Promessa mantenuta con successo. La costante della storia sono “le radici rattrappite” che non si ramificano in nessun terreno. Essere in transito non è solo un accompagnamento alla vita, è la vita stessa, la forma liquida del suo funzionamento. «Tutto nasce dai viaggi, un’esperienza totale, dove accumulo immagini che finiscono nel bidone della mia testa. E da lì, all’improvviso, tiro fuori qualcosa». È sempre stato così, e sempre inseguendo il caso. «Mi sto laureando in architettura al Politecnico di Torino, al bar conosco dei giovani etnologi e li seguo per due anni in Camerun. Poi, il mio fidanzato di allora è spedito in Cina ad aprire il primo ufficio dell’Eni: ci vado. Per vent’anni faccio avanti e indietro con il Sud-Est asiatico, Filippine, Indonesia, Thailandia. In Cina c’era Mao, estetica estrema, quasi vuota. Quando cade il divieto di viaggiare fuori Pechino mi ci butto, ma scopro che l’interprete sa solo il tedesco: una con gli occhi tondi parla la lingua dell’Occidente, italiano o tedesco che differenza ci sarà mai?».
L’ALTRA METÀ DEL PENDOLARISMO è nella Milano anni Settanta, pronta a sconvolgersi nei sussulti creativi. «Mi chiama Alessandro Mendini che ha letto la mia tesi. E con lui conosco l’uomo più disinibito del mondo, Alessandro Guerriero, un catalizzatore di talenti.

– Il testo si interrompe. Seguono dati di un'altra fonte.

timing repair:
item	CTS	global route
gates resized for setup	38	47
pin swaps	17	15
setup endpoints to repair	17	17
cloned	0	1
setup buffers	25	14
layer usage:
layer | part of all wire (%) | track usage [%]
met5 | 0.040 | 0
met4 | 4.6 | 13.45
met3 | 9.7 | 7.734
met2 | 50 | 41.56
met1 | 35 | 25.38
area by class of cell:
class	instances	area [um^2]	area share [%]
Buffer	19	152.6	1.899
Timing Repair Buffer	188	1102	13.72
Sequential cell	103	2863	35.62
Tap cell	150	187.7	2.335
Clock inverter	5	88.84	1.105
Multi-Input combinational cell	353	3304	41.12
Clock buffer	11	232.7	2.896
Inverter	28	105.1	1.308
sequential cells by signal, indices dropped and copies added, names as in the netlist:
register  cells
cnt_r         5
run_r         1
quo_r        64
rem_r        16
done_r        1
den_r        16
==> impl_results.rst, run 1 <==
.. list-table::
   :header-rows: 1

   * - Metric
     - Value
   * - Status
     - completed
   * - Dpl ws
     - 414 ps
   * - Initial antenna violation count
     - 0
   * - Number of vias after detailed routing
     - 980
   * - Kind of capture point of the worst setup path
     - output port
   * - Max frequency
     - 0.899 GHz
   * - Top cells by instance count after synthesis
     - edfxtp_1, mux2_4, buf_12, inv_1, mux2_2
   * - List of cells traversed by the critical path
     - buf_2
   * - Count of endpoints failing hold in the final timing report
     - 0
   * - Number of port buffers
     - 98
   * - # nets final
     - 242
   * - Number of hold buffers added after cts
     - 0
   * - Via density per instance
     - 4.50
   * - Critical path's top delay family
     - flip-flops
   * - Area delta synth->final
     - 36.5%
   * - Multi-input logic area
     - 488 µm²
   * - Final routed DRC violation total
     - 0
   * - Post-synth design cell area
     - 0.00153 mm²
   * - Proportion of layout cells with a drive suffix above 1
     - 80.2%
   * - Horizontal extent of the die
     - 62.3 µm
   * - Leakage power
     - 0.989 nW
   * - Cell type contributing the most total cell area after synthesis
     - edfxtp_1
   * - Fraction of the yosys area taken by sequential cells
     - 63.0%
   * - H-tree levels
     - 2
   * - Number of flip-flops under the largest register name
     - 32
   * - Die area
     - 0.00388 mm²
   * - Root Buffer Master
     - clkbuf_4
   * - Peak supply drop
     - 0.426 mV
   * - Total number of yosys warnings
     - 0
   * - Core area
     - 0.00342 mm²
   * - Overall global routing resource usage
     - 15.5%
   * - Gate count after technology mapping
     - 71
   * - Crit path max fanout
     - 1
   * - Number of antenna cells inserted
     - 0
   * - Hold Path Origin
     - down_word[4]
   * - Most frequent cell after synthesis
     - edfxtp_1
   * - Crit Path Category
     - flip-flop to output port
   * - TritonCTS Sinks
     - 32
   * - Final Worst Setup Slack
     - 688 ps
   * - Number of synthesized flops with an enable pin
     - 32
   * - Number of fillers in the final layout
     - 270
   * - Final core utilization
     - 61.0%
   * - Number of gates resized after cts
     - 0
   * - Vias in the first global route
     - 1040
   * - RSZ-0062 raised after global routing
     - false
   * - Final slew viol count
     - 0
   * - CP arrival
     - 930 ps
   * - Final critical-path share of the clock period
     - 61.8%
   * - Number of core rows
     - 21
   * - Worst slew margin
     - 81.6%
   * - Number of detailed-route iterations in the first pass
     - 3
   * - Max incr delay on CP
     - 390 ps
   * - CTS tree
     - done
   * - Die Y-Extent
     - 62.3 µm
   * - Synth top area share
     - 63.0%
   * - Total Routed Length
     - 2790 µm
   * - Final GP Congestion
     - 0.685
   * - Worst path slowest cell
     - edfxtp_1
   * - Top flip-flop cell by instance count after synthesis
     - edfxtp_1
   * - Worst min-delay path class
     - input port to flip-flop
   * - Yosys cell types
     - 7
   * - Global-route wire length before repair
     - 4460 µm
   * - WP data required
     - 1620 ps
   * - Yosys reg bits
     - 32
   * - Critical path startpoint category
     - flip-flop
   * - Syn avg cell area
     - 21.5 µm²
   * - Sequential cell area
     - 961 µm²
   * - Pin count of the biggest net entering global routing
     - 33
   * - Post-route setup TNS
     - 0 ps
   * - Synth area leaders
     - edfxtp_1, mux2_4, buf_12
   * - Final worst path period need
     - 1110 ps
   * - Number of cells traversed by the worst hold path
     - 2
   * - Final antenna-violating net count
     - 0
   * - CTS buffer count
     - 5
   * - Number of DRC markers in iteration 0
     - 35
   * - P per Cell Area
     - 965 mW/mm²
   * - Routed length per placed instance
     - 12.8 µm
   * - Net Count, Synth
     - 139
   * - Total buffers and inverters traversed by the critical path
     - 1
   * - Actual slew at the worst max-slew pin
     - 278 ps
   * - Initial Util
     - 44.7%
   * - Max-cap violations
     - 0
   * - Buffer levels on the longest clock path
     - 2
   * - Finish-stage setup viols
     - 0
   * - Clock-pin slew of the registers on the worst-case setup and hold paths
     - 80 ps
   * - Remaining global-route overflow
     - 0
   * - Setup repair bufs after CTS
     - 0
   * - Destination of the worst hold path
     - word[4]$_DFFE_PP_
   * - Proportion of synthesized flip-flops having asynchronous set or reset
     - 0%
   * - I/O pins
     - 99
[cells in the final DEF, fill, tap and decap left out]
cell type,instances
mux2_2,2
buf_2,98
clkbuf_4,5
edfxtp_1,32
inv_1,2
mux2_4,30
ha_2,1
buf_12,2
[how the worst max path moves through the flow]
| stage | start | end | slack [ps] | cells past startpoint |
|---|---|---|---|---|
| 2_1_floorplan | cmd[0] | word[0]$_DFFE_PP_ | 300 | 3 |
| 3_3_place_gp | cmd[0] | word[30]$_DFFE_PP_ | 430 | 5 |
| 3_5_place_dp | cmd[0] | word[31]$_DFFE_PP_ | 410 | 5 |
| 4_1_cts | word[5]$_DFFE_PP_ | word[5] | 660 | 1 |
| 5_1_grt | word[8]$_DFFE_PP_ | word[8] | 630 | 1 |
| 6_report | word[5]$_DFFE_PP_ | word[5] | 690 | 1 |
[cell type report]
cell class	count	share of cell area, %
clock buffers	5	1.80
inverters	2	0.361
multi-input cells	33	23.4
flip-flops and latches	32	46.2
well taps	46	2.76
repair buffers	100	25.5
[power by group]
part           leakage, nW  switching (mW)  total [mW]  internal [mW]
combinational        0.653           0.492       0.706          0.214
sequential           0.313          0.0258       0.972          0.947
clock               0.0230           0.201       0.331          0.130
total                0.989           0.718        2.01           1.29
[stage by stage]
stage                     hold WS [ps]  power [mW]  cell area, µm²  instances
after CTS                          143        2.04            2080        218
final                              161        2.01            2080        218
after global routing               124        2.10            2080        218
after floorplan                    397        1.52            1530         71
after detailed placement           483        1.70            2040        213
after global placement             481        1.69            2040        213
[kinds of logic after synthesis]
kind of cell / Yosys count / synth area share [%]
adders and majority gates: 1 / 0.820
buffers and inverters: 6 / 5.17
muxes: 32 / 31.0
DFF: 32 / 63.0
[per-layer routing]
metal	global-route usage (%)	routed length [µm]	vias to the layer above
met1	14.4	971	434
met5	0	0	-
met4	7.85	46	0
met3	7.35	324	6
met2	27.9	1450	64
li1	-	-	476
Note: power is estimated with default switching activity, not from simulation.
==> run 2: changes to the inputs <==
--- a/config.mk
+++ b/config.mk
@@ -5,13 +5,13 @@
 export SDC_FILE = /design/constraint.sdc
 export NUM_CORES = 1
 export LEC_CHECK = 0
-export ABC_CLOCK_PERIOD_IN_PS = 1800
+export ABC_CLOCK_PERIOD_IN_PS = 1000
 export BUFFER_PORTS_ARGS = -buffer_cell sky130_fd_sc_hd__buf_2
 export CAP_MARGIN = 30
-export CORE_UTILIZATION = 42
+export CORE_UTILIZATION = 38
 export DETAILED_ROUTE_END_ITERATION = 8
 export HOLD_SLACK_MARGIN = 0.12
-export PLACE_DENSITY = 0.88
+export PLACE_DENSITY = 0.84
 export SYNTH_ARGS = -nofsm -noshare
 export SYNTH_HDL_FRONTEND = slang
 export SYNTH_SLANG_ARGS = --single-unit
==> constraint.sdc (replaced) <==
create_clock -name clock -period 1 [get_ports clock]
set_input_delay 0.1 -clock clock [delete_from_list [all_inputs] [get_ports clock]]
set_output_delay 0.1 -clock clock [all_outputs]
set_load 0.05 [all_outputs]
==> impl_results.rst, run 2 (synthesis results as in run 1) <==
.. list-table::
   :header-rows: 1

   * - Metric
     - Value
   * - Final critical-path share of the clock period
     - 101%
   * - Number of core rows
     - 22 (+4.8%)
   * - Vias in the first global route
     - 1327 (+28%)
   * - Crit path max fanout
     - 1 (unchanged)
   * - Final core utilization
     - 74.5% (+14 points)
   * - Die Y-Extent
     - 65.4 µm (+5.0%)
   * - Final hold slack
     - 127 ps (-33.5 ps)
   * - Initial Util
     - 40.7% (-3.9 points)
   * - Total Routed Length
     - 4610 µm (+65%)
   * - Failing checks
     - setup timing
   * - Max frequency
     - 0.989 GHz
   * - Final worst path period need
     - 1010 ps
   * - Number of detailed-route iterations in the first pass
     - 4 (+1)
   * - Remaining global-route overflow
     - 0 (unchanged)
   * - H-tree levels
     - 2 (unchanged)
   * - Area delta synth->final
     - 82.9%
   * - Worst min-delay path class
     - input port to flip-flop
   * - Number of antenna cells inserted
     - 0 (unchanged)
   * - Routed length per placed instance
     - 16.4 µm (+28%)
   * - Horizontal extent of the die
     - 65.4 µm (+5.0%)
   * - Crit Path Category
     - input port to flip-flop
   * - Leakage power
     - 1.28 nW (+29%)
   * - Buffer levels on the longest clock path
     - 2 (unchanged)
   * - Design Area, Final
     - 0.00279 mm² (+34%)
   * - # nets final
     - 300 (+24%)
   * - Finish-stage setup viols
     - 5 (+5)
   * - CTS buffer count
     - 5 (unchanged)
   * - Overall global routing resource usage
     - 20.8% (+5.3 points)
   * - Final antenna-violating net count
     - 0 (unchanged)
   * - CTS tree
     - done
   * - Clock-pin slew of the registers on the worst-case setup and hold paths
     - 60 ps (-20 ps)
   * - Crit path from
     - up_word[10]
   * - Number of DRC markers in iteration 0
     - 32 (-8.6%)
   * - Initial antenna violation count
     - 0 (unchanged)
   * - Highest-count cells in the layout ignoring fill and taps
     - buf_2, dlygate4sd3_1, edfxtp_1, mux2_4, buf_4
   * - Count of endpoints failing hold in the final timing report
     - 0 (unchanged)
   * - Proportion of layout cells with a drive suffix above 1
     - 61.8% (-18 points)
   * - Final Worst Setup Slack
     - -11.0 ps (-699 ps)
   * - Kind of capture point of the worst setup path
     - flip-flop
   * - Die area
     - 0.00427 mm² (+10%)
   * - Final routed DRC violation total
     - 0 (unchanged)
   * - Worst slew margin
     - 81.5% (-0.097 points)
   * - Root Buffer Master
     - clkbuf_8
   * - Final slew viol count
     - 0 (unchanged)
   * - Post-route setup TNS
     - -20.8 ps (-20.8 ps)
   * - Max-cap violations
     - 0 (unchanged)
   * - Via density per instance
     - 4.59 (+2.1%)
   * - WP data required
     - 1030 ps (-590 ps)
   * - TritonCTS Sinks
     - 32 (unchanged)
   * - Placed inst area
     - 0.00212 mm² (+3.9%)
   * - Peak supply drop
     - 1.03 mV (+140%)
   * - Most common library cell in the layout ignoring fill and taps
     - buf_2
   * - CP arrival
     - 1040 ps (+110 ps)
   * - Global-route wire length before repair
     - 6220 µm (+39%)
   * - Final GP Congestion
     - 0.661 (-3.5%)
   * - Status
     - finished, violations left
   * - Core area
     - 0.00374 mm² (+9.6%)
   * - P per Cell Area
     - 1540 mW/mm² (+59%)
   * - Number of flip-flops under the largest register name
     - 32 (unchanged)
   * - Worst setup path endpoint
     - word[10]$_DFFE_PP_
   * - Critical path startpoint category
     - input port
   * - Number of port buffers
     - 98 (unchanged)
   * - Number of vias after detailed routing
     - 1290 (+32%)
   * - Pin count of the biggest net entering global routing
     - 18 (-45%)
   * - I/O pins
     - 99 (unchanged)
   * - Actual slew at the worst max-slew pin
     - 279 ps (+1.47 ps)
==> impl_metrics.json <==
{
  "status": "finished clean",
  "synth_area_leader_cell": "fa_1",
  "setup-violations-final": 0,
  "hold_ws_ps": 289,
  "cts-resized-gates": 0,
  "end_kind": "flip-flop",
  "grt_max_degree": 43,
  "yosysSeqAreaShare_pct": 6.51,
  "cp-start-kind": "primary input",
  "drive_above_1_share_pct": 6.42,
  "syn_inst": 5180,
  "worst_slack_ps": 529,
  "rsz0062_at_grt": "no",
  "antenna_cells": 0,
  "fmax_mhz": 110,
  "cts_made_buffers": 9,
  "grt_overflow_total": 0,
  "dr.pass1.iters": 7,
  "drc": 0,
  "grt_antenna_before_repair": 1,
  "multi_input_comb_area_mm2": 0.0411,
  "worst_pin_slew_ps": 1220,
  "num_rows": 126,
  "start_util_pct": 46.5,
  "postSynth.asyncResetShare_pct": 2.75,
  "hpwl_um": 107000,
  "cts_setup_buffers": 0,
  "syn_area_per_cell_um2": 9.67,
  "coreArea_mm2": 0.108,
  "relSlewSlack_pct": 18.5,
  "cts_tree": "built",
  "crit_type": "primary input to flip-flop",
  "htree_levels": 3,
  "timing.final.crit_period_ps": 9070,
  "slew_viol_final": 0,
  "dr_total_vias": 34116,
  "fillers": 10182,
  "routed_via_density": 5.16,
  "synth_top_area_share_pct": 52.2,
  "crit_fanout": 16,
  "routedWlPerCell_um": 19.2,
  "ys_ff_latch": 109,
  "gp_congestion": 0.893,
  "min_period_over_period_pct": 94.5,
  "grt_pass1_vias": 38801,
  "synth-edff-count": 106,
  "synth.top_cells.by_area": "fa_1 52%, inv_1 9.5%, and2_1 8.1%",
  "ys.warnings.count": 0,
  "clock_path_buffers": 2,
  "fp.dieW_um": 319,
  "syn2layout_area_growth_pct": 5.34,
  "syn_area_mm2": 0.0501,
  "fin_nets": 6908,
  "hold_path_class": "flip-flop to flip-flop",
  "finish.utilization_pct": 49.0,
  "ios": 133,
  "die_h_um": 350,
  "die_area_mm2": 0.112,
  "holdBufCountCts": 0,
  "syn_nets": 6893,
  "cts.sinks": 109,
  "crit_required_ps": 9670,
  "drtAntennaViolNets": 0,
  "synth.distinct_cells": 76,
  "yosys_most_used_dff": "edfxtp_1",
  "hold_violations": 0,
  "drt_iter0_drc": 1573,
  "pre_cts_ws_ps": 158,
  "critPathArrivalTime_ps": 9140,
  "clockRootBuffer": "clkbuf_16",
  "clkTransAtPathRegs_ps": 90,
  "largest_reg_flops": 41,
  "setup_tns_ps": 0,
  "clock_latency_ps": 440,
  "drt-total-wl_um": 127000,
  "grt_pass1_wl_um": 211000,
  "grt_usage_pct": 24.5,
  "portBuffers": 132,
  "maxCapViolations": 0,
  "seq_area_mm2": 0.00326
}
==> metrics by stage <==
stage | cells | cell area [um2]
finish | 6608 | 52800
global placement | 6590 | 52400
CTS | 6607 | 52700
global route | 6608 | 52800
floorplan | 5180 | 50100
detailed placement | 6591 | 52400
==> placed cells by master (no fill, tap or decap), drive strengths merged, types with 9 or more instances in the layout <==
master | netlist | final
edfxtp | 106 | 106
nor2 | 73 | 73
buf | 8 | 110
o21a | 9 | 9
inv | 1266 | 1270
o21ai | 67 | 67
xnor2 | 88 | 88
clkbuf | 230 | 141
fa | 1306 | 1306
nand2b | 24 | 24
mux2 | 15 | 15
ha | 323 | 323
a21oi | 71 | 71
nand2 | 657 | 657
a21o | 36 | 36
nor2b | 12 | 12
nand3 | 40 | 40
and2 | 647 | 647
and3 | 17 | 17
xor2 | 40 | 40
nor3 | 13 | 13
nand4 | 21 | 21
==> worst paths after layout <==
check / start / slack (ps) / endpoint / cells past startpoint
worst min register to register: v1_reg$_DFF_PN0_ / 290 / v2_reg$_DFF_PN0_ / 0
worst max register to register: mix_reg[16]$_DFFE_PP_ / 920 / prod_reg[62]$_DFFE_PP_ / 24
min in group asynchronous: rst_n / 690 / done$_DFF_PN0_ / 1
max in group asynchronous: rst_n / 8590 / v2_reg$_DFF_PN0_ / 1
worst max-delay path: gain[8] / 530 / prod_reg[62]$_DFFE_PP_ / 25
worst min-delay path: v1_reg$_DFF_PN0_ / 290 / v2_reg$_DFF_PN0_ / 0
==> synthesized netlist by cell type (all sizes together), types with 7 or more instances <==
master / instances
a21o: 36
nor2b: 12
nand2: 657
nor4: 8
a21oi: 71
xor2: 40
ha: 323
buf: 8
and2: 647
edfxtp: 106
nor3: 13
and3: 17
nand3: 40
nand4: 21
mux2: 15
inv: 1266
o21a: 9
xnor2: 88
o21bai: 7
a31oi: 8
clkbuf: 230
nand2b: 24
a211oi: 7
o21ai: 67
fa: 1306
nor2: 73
## src/design/adcsss_pkg.sv

```systemverilog
// Shared types, register codes and rounding helpers for the A/D conditioning block.
package adcsss_pkg;

    localparam int NUM_COEF = 6;
    localparam int COEF_IW  = 3;
    localparam int CFG_IW   = 4;
    localparam int ACC_W    = 56;

    localparam logic [CFG_IW-1:0] REG_GAIN  = 4'd0;
    localparam logic [CFG_IW-1:0] REG_SKEW  = 4'd1;
    localparam logic [CFG_IW-1:0] REG_COEF0 = 4'd2;

    localparam logic signed [31:0] GAIN_RESET        = 32'sd16777216;
    localparam logic signed [17:0] COEF_CENTRE_RESET = 18'sd65536;

    typedef logic signed [17:0] coef_t;

    typedef struct packed {
        logic signed [15:0] raw_sample;
        logic               end_of_record;
    } sample_t;

    typedef struct packed {
        logic signed [31:0] conditioned_value;
        logic               was_smoothed;
        logic               last_result;
    } result_t;

    typedef struct packed {
        logic signed [31:0]          gain;
        logic [15:0]                 skew_factor;
        coef_t [NUM_COEF-1:0]        coef;
    } cfg_t;

    // Clamp a 41-bit shifted value to signed 32 bits.
    function automatic logic signed [31:0] sat41(input logic signed [40:0] s);
        logic signed [31:0] r;
        if (s > 41'sd2147483647)
        begin
            r = 32'sh7FFF_FFFF;
        end
        else if (s < -41'sd2147483648)
        begin
            r = 32'sh8000_0000;
        end
        else
        begin
            r = s[31:0];
        end
        return r;
    endfunction

    // Q8.24 gain product down to Q16.16, round half up.
    function automatic logic signed [31:0] round_sat_gain(input logic signed [63:0] p);
        logic signed [64:0] t;
        logic signed [40:0] s;
        t = $signed({p[63], p}) + 65'sd8388608;
        s = t[64:24];
        return sat41(s);
    endfunction

    // Smoothing sum (Q2.16 taps) down to Q16.16, round half up.
    function automatic logic signed [31:0] round_sat_fir(input logic signed [ACC_W-1:0] a);
        logic signed [ACC_W:0] t;
        logic signed [40:0]    s;
        t = $signed({a[ACC_W-1], a}) + (ACC_W+1)'(32768);
        s = t[56:16];
        return sat41(s);
    endfunction

endpackage

```

## src/design/adcsss_regs.sv

```systemverilog
// Configuration register file: gain, skew fraction and smoothing coefficients.
module adcsss_regs (
    input  logic                           clk,
    input  logic                           rst_n,
    input  logic                           wr_en,
    input  logic [adcsss_pkg::CFG_IW-1:0]  index,
    input  logic [31:0]                    data,
    output adcsss_pkg::cfg_t               cfg
);

    localparam int CIW = adcsss_pkg::COEF_IW;

    adcsss_pkg::cfg_t              cfg_reg;
    adcsss_pkg::cfg_t              cfg_next;
    logic [adcsss_pkg::CFG_IW-1:0] coef_off;
    logic [CIW-1:0]                coef_idx;

    assign coef_off = index - adcsss_pkg::REG_COEF0;
    assign coef_idx = coef_off[CIW-1:0];

    always_comb
    begin
        cfg_next = cfg_reg;
        if (wr_en)
        begin
            priority if (index == adcsss_pkg::REG_GAIN)
            begin
                cfg_next.gain = data;
            end
            else if (index == adcsss_pkg::REG_SKEW)
            begin
                cfg_next.skew_factor = data[15:0];
            end
            else if (index >= adcsss_pkg::REG_COEF0 &&
                     coef_off < adcsss_pkg::CFG_IW'(adcsss_pkg::NUM_COEF))
            begin
                cfg_next.coef[coef_idx] = data[17:0];
            end
            else
            begin
                // index beyond the list: drop the write
                cfg_next = cfg_reg;
            end
        end
    end

    always_ff @(posedge clk or negedge rst_n)
    begin
        if (!rst_n)
        begin
            cfg_reg.gain        <= adcsss_pkg::GAIN_RESET;
            cfg_reg.skew_factor <= '0;
            cfg_reg.coef        <= {{(adcsss_pkg::NUM_COEF - 1){18'd0}},
                                    adcsss_pkg::COEF_CENTRE_RESET};
        end
        else
        begin
            cfg_reg <= cfg_next;
        end
    end

    assign cfg = cfg_reg;

endmodule

```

Stavano fondando lo studio Alchimia e dentro c’erano tutti, da Ettore Sottsass ad Andrea Branzi. Lavoravamo a mobili assolutamente invendibili e senza essere pagati una lira, ma era la più eccitante caccia alle idee mai tentata. Sottsass era ammaliante, Mendini più geometrico, machiavellico. Tra loro la magia si ruppe e Sottsass andò via per lanciare Memphis. Anche Guerriero più tardi si separò da Mendini. E ne uscì collassato, la sua vita si spezzò».

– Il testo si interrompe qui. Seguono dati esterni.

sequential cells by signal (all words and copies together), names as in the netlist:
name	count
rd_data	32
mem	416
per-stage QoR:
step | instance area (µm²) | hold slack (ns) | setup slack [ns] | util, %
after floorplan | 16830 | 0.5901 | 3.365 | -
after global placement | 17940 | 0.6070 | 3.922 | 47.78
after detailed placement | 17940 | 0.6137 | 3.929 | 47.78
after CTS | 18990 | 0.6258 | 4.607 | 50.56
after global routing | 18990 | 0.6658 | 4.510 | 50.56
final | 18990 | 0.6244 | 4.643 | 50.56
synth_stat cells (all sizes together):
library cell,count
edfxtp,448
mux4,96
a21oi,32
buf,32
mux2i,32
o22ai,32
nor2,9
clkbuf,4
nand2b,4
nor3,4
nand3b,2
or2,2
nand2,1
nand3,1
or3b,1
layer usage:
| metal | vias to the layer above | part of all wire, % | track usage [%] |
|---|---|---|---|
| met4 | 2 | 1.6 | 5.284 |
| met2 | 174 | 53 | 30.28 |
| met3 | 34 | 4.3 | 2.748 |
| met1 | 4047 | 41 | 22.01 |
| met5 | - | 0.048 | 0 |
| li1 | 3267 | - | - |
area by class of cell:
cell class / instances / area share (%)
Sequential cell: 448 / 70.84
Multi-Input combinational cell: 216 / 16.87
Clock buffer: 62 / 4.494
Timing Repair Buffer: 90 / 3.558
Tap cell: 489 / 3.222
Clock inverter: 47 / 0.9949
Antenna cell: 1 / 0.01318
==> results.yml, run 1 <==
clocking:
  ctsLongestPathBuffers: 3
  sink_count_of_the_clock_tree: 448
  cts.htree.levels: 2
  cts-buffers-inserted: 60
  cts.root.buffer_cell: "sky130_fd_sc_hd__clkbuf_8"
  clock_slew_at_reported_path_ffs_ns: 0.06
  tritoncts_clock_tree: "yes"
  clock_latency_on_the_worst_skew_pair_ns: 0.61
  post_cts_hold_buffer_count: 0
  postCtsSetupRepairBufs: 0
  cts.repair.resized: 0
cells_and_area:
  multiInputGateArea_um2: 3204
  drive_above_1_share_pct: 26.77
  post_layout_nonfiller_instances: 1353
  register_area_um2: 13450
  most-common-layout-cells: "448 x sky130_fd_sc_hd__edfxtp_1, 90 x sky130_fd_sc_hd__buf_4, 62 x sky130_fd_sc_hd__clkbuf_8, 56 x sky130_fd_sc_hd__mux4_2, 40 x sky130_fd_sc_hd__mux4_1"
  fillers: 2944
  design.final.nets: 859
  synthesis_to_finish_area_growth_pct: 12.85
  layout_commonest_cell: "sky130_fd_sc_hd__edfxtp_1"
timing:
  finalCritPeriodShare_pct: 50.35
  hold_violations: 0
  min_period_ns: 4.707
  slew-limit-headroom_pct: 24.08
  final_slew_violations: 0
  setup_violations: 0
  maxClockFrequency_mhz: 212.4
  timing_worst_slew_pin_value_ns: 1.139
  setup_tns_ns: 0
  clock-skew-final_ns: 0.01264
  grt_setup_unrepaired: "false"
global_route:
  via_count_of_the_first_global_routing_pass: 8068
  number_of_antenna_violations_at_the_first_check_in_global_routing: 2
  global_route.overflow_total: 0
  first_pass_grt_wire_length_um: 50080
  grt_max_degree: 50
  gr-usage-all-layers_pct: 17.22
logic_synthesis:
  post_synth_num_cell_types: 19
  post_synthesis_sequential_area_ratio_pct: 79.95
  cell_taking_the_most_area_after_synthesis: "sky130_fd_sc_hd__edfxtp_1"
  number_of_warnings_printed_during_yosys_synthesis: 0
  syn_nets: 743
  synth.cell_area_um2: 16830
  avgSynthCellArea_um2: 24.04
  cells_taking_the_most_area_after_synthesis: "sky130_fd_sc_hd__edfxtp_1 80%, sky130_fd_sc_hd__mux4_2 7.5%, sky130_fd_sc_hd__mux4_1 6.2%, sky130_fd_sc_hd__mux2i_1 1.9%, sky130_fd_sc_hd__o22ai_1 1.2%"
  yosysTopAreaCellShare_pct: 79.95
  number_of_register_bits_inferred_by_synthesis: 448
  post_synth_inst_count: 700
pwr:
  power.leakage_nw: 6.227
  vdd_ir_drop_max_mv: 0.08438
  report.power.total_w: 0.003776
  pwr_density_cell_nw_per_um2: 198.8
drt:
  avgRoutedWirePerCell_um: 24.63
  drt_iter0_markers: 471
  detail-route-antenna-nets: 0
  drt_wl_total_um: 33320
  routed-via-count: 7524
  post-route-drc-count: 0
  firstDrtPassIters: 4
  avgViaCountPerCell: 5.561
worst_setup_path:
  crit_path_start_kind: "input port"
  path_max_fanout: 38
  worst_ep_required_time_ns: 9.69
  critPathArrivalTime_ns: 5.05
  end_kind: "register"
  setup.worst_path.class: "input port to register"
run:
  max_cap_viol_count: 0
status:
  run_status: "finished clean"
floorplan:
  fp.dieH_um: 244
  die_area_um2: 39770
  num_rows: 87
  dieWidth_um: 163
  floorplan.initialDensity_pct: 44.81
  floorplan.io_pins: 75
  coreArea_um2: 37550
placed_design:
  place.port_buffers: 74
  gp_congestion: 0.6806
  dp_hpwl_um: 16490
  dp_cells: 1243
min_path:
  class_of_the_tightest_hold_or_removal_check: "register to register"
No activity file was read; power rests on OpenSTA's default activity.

Per lei, al contrario, nella bulimia delle cose viste c’è una certa inafferrabilità sentimentale: tutto è utilizzabile ma forse nulla rimane, se non il movimento stesso. Qualcosa di vago e affine al cuore confuciano dell’Asia. «Sono Paesi mentalmente nomadi, la gente è impenetrabile e leggera. Noi nascondiamo i fallimenti, loro no e ripartono da capo. E la religione non è opprimente, se il tempio buddista è lontano, vanno in chiesa». Essere nomadi esclude la presenza dei figli, una decisione ammessa con trionfale sincerità. «L’unico vero successo è stato non fare bambini. Non ho il senso della maternità». Forse anche quello dell’amore che fa perdere la testa? «Francamente, non mi è mai successo. È grave? I veri amori sono gli amici che da trent’anni mi hanno segnato la vita».
UNO È DANIEL Rozensztroch, esperto di design, consulente di Marie Claire Maison, direttore artistico di Merci: un concept/charity store situato vicino alla Bastiglia che aiuta donne e bambini del Madagascar. A due passi Paola Navone ha una luminosissima casa. «La divido con Daniel in attesa che finisca la ristrutturazione della sua, nel Marais. Daniel ama gli uomini, tra noi il sesso è fuori questione ». Era gay anche l’altro amico di una vita, Philip Cutler, scomparso nel 2009. Uno di quei personaggi che faticano a stare in una definizione sola se non, forse, che hanno interpretato la vita magnificamente, come un’arte. «Aveva un gusto impeccabile, era incantevole e diabolico, capace di sedurre tutti essendo brutto e, col passare degli anni, un po’ stortignaccolo. È stato un grande buyer dei magazzini Macy’s e Lord & Taylor, il sublime viaggiatore di un’epoca in cui si poteva spendere un patrimonio soggiornando mesi all’Imperial di Tokyo. E solo per occuparsi di cestini del XVII secolo». È con Daniel e Philip che Navone ha fatto i viaggi davvero indimenticabili. Sempre cercando lo stesso stupore di fronte alla bellezza: forse il motore di tutto, per tutti e tre.